= Luis Montaner =

Luis J. Montaner is an American researcher and executive vice president at The Wistar Institute in Philadelphia, where he leads the Institute’s HIV Cure and Viral Diseases Center as its founding director. Since 2016, Montaner has also served as the principal investigator of the NIH-funded BEAT-HIV Martin Delaney Research Collaboratory, a research consortium that aims to find a cure for HIV through a combination of strategies targeting the viral reservoir.

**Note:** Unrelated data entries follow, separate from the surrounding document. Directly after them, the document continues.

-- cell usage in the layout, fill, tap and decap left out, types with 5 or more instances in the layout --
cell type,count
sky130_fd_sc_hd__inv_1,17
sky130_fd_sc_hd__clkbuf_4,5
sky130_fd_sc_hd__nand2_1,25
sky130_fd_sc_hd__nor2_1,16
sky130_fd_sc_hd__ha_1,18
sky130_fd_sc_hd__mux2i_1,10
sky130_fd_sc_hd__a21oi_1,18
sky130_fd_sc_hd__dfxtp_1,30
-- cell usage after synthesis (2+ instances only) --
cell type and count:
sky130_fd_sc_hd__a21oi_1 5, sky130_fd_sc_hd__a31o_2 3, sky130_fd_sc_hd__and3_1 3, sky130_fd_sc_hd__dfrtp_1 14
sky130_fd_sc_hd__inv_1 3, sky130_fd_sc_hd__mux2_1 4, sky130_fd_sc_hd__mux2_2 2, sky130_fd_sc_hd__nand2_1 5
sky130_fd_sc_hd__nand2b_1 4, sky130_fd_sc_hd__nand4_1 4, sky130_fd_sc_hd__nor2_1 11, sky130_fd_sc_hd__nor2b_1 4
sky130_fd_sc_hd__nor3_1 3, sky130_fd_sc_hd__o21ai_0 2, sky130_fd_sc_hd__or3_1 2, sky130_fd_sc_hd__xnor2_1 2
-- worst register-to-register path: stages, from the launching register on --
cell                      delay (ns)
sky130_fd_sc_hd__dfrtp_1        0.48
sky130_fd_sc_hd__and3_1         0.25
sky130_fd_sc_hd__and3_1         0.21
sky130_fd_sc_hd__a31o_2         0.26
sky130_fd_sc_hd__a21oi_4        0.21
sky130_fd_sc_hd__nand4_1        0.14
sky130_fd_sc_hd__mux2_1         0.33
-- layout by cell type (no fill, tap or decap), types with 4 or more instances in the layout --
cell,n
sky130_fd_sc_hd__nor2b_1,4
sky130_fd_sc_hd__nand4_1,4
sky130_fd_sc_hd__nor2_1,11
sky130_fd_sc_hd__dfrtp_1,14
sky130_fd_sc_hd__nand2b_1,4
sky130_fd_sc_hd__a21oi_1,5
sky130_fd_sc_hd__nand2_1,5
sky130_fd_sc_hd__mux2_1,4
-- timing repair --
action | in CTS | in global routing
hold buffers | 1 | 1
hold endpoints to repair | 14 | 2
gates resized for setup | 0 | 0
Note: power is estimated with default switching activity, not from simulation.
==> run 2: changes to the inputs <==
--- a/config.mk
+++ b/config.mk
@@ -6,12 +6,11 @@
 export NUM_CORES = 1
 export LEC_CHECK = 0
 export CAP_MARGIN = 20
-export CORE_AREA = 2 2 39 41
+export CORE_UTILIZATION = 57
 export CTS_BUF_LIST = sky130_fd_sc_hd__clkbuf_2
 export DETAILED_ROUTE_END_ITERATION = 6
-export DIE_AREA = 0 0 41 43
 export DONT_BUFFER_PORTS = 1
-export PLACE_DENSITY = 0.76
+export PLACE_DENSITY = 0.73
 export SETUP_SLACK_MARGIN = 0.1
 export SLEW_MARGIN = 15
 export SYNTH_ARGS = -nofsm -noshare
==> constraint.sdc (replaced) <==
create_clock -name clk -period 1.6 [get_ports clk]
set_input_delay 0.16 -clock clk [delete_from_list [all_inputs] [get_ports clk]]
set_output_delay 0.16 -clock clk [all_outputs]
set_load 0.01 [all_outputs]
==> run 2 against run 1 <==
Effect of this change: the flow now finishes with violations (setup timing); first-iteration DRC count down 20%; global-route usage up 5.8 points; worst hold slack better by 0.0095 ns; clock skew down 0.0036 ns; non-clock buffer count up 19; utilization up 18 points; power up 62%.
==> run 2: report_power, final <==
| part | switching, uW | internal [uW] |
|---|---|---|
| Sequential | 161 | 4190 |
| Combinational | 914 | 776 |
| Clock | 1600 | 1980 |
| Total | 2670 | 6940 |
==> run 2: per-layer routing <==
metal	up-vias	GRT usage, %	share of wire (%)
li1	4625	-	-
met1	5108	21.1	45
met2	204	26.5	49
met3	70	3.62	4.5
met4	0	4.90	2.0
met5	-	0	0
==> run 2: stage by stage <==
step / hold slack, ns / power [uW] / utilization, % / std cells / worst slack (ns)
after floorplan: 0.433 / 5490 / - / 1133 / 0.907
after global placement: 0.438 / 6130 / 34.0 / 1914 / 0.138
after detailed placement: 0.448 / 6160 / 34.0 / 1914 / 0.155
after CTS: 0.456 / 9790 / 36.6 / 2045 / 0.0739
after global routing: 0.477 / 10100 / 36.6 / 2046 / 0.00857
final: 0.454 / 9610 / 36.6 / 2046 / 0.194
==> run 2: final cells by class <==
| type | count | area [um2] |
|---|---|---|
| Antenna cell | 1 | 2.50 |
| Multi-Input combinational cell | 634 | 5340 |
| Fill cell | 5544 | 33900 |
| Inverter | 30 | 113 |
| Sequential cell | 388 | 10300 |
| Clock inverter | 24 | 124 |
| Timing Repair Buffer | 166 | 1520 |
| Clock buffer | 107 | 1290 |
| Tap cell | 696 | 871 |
## src/rtl/display_sched_pkg.sv

```systemverilog
// Shared types and constants for the display scheduler and its helpers.
// Also provides a counter-width helper that never returns a zero width.
package display_sched_pkg;

    typedef enum logic [1:0] {
        IDLE  = 2'd0,
        BLANK = 2'd1,
        SHOW  = 2'd2
    } sched_state_t;

    localparam logic [7:0]  SEG_OFF   = 8'hFF;
    localparam logic [7:0]  AN_OFF    = 8'hFF;
    localparam logic [15:0] LIGHT_OFF = 16'h0;

    function automatic int cnt_w(input int n);
        return (n > 1) ? $clog2(n) : 1;
    endfunction

endpackage

```

## src/rtl/display_scheduler_if.sv

```systemverilog
// Display bus between the producers, the scheduler and the board outputs.
// master = scheduler side, slave = board/producer side.
interface display_scheduler_if #(
    parameter int N_SRC = 3
);
    import display_sched_pkg::*;

    localparam int SW = cnt_w(N_SRC);

    logic [N_SRC-1:0]    src_req;
    logic [16*N_SRC-1:0] src_light;
    logic [8*N_SRC-1:0]  src_seg;
    logic [8*N_SRC-1:0]  src_an;
    logic [15:0]         light;
    logic [7:0]          seg;
    logic [7:0]          an;
    logic [N_SRC-1:0]    grant;
    logic [SW-1:0]       cur_src;

    modport master (
        input  src_req, src_light, src_seg, src_an,
        output light, seg, an, grant, cur_src
    );

    modport slave (
        output src_req, src_light, src_seg, src_an,
        input  light, seg, an, grant, cur_src
    );

endinterface

```

## src/rtl/key_pulse_debounce.sv

```systemverilog
// Raw push-button to single-cycle pulse: 2-FF synchroniser, stable-high counter,
// one pulse per press. A key held across reset must be released before it can fire.
module key_pulse_debounce
    import display_sched_pkg::*;
#(
    parameter int DEB_CYC = 2_000_000
) (
    input  logic clk,
    input  logic rst_n,
    input  logic key_raw,
    output logic key_pulse
);

    localparam int              CW       = cnt_w(DEB_CYC);
    localparam logic [CW-1:0]   CNT_LAST = CW'(DEB_CYC - 1);

    logic          sync1_reg;
    logic          sync2_reg;
    logic          armed_reg;
    logic          pulse_reg;
    logic [CW-1:0] cnt_reg;

    // Synchroniser resets to "pressed" so a held key cannot arm itself after reset.
    always_ff @(posedge clk or negedge rst_n) begin
        if (!rst_n) begin
            sync1_reg <= 1'b1;
            sync2_reg <= 1'b1;
            armed_reg <= 1'b0;
            pulse_reg <= 1'b0;
            cnt_reg   <= '0;
        end else begin
            sync1_reg <= key_raw;
            sync2_reg <= sync1_reg;
            pulse_reg <= 1'b0;
            if (!sync2_reg) begin
                cnt_reg   <= '0;
                armed_reg <= 1'b1;
            end else if (armed_reg) begin
                if (cnt_reg == CNT_LAST) begin
                    pulse_reg <= 1'b1;
                    armed_reg <= 1'b0;
                end else begin
                    cnt_reg <= cnt_reg + 1'b1;
                end
            end
        end
    end

    assign key_pulse = pulse_reg;

endmodule

```

## src/rtl/display_scheduler.sv

```systemverilog
// Shares LEDs and 7-seg display among N_SRC producers: key/auto round-robin,
// alarm preemption, and a blanking gap on every source switch.
module display_scheduler
    import display_sched_pkg::*;
#(
    parameter int N_SRC     = 3,
    parameter int ALARM_SRC = 0,
    parameter int DWELL_CYC = 300_000_000,
    parameter int DEB_CYC   = 2_000_000,
    parameter int BLANK_CYC = 100_000
) (
    input  logic fpga_clk,
    input  logic RST,
    input  logic key_next,
    input  logic auto_en,
    input  logic alarm_req,
    display_scheduler_if.master bus
);

    localparam int SW = cnt_w(N_SRC);
    localparam int DW = cnt_w(DWELL_CYC);
    localparam int BW = cnt_w(BLANK_CYC);

    localparam logic [SW-1:0] ALARM_IDX  = SW'(ALARM_SRC);
    localparam logic [DW-1:0] DWELL_LAST = DW'(DWELL_CYC - 1);
    localparam logic [BW-1:0] BLANK_LAST = BW'(BLANK_CYC - 1);

    logic key_pulse;

    key_pulse_debounce #(
        .DEB_CYC (DEB_CYC)
    ) u_key (
        .clk       (fpga_clk),
        .rst_n     (RST),
        .key_raw   (key_next),
        .key_pulse (key_pulse)
    );

    logic [15:0] light_arr [N_SRC];
    logic [7:0]  seg_arr   [N_SRC];
    logic [7:0]  an_arr    [N_SRC];

    generate
        for (genvar gi = 0; gi < N_SRC; gi++) begin : g_unpack
            assign light_arr[gi] = bus.src_light[16*gi +: 16];
            assign seg_arr[gi]   = bus.src_seg[8*gi +: 8];
            assign an_arr[gi]    = bus.src_an[8*gi +: 8];
        end
    endgenerate

    sched_state_t  state_reg, state_next;
    logic [SW-1:0] cur_reg, cur_next;
    logic [BW-1:0] blank_cnt_reg, blank_cnt_next;
    logic [DW-1:0] dwell_reg, dwell_next;

    logic [15:0]      light_reg;
    logic [7:0]       seg_reg;
    logic [7:0]       an_reg;
    logic [N_SRC-1:0] grant_reg;

    logic [SW-1:0] rr_next;
    logic [SW-1:0] lowest_req;
    logic          any_req;
    logic          alarm_hit;

    // Next requester after cur_reg; scanning from the far end lets the nearest win.
    // A full lap (k = N_SRC) lands on cur_reg itself, covering the sole-requester case.
    always_comb begin : rr_finder
        logic [SW:0] pos;
        rr_next = cur_reg;
        pos     = '0;
        for (int k = N_SRC; k >= 1; k--) begin
            pos = {1'b0, cur_reg} + (SW+1)'(k);
            if (pos >= (SW+1)'(N_SRC)) begin
                pos = pos - (SW+1)'(N_SRC);
            end
            if (bus.src_req[pos[SW-1:0]]) begin
                rr_next = pos[SW-1:0];
            end
        end
    end

    always_comb begin
        lowest_req = '0;
        for (int k = N_SRC - 1; k >= 0; k--) begin
            if (bus.src_req[k]) begin
                lowest_req = SW'(k);
            end
        end
    end

    assign any_req   = |bus.src_req;
    assign alarm_hit = alarm_req & bus.src_req[ALARM_SRC];

    always_comb begin
        state_next     = state_reg;
        cur_next       = cur_reg;
        blank_cnt_next = blank_cnt_reg;
        dwell_next     = dwell_reg;
        case (state_reg)
            IDLE: begin
                blank_cnt_next = '0;
                dwell_next     = '0;
                if (any_req) begin
                    cur_next   = alarm_hit ? ALARM_IDX : lowest_req;
                    state_next = BLANK;
                end
            end
            BLANK: begin
                // cur_reg already holds the target; it may have dropped meanwhile.
                if (blank_cnt_reg == BLANK_LAST) begin
                    blank_cnt_next = '0;
                    dwell_next     = '0;
                    if (bus.src_req[cur_reg]) begin
                        state_next = SHOW;
                    end else if (any_req) begin
                        cur_next   = rr_next;
                        state_next = SHOW;
                    end else begin
                        state_next = IDLE;
                    end
                end else begin
                    blank_cnt_next = blank_cnt_reg + 1'b1;
                end
            end
            SHOW: begin
                if (alarm_hit && (cur_reg != ALARM_IDX)) begin
                    cur_next   = ALARM_IDX;
                    state_next = BLANK;
                    dwell_next = '0;
                end else if (!bus.src_req[cur_reg]) begin
                    dwell_next = '0;
                    if (any_req) begin
                        cur_next   = rr_next;
                        state_next = BLANK;
                    end else begin
                        state_next = IDLE;
                    end
                end else if (alarm_req && (cur_reg == ALARM_IDX)) begin
                    dwell_next = '0;
                end else if (key_pulse || (auto_en && (dwell_reg == DWELL_LAST))) begin
                    dwell_next = '0;
                    if (rr_next != cur_reg) begin
                        cur_next   = rr_next;
                        state_next = BLANK;
                    end
                end else begin
                    dwell_next = auto_en ? dwell_reg + 1'b1 : '0;
                end
            end
            default: begin
                state_next = IDLE;
            end
        endcase
    end

    // Outputs are registered from the next state so grant and data change together.
    always_ff @(posedge fpga_clk or negedge RST) begin
        if (!RST) begin
            state_reg     <= IDLE;
            cur_reg       <= '0;
            blank_cnt_reg <= '0;
            dwell_reg     <= '0;
            light_reg     <= LIGHT_OFF;
            seg_reg       <= SEG_OFF;
            an_reg        <= AN_OFF;
            grant_reg     <= '0;
        end else begin
            state_reg     <= state_next;
            cur_reg       <= cur_next;
            blank_cnt_reg <= blank_cnt_next;
            dwell_reg     <= dwell_next;
            if (state_next == SHOW) begin
                light_reg <= light_arr[cur_next];
                seg_reg   <= seg_arr[cur_next];
                an_reg    <= an_arr[cur_next];
                grant_reg <= {{(N_SRC-1){1'b0}}, 1'b1} << cur_next;
            end else begin
                light_reg <= LIGHT_OFF;
                seg_reg   <= SEG_OFF;
                an_reg    <= AN_OFF;
                grant_reg <= '0;
            end
        end
    end

    assign bus.light   = light_reg;
    assign bus.seg     = seg_reg;
    assign bus.an      = an_reg;
    assign bus.grant   = grant_reg;
    assign bus.cur_src = cur_reg;

endmodule

```

## src/flat_wrapper.sv

```systemverilog
// flat-port wrapper written by rule: the top's interface ports become plain ports
module display_scheduler_flat import display_sched_pkg::*;
#(
    parameter int N_SRC     = 3,
    parameter int ALARM_SRC = 0,
    parameter int DWELL_CYC = 300_000_000,
    parameter int DEB_CYC   = 2_000_000,
    parameter int BLANK_CYC = 100_000
)
  (fpga_clk, RST, key_next, auto_en, alarm_req, bus_src_req, bus_src_light, bus_src_seg, bus_src_an, bus_light, bus_seg, bus_an, bus_grant, bus_cur_src);
  display_scheduler_if #(.N_SRC(N_SRC)) bus_i ();
  input  logic fpga_clk;
  input  logic RST;
  input  logic key_next;
  input  logic auto_en;
  input  logic alarm_req;
  input wire logic [$bits(bus_i.src_req)-1:0] bus_src_req;
  input wire logic [$bits(bus_i.src_light)-1:0] bus_src_light;
  input wire logic [$bits(bus_i.src_seg)-1:0] bus_src_seg;
  input wire logic [$bits(bus_i.src_an)-1:0] bus_src_an;
  output wire logic [$bits(bus_i.light)-1:0] bus_light;
  output wire logic [$bits(bus_i.seg)-1:0] bus_seg;
  output wire logic [$bits(bus_i.an)-1:0] bus_an;
  output wire logic [$bits(bus_i.grant)-1:0] bus_grant;
  output wire logic [$bits(bus_i.cur_src)-1:0] bus_cur_src;
  assign bus_i.src_req = bus_src_req;
  assign bus_i.src_light = bus_src_light;
  assign bus_i.src_seg = bus_src_seg;
  assign bus_i.src_an = bus_src_an;
  assign bus_light = bus_i.light;
  assign bus_seg = bus_i.seg;
  assign bus_an = bus_i.an;
  assign bus_grant = bus_i.grant;
  assign bus_cur_src = bus_i.cur_src;
  display_scheduler #(.N_SRC(N_SRC), .ALARM_SRC(ALARM_SRC), .DWELL_CYC(DWELL_CYC), .DEB_CYC(DEB_CYC), .BLANK_CYC(BLANK_CYC)) u_core (.fpga_clk(fpga_clk), .RST(RST), .key_next(key_next), .auto_en(auto_en), .alarm_req(alarm_req), .bus(bus_i));
endmodule
```
===== config.mk =====
export PLATFORM = sky130hd
export DESIGN_NAME = mem_port_arbiter
export DESIGN_NICKNAME = d
export VERILOG_FILES = /design/src/rtl/mem_port_arbiter.sv
export SDC_FILE = /design/constraint.sdc
export NUM_CORES = 1
export LEC_CHECK = 0
export BUFFER_PORTS_ARGS = -buffer_cell sky130_fd_sc_hd__clkbuf_2
export CORE_AREA = 3 3 105 107
export CTS_BUF_LIST = sky130_fd_sc_hd__clkbuf_2
export CTS_CLUSTER_DIAMETER = 200
export DETAILED_ROUTE_END_ITERATION = 16
export DIE_AREA = 0 0 108 110
export GPL_TIMING_DRIVEN = 0
export HOLD_SLACK_MARGIN = 0.03
export PLACE_DENSITY_LB_ADDON = 0.2
export SYNTH_ARGS = -nofsm -noshare
export SYNTH_HDL_FRONTEND = slang
export SYNTH_SLANG_ARGS = --single-unit
export TNS_END_PERCENT = 20

===== constraint.sdc =====
create_clock -name clk -period 1.7 [get_ports clk]
set_input_delay 0 -clock clk [delete_from_list [all_inputs] [get_ports clk]]
set_output_delay 0 -clock clk [all_outputs]
set_load 0.005 [all_outputs]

Originally from Puerto Rico, Montaner attended Kansas State University, where he received a Doctor of Veterinary Medicine in 1989. Montaner was admitted to the 1991 class of Marshall Scholars, and in 1995, he obtained his D.Phil. in Experimental Pathology from The University of Oxford. After completing his graduate studies, Montaner joined the faculty of The Wistar Institute as an assistant professor. In 2015, he was named the Herbert Kean, M.D., Family Professor.

Research

Montaner’s research career in infectious disease has primarily focused on the HIV-1 virus and potential cure strategies. A 2002 paper from the Montaner Lab in The Journal of Immunology was the first to identify that people living with HIV had marked decreases in dendritic cells, leading to more investigation in their role in HIV. In 2012, his laboratory reported that the AIDS virus could be suppressed by boosting the immune system, thereby reducing patients' reliance on existing antiviral drugs. The AIDS service organization Philadelphia FIGHT partnered with Montaner’s lab at The Wistar Institute in 2014 on a clinical trial to use interferon to strengthen the immune system in patients infected with HIV-1.

Montaner’s HIV research has emphasized the importance of community input to research projects by working closely with research participants and stakeholders within the community of people living with HIV. The BEAT-HIV Collaboratory has received coverage for its efforts to increase community involvement through its community engagement group model.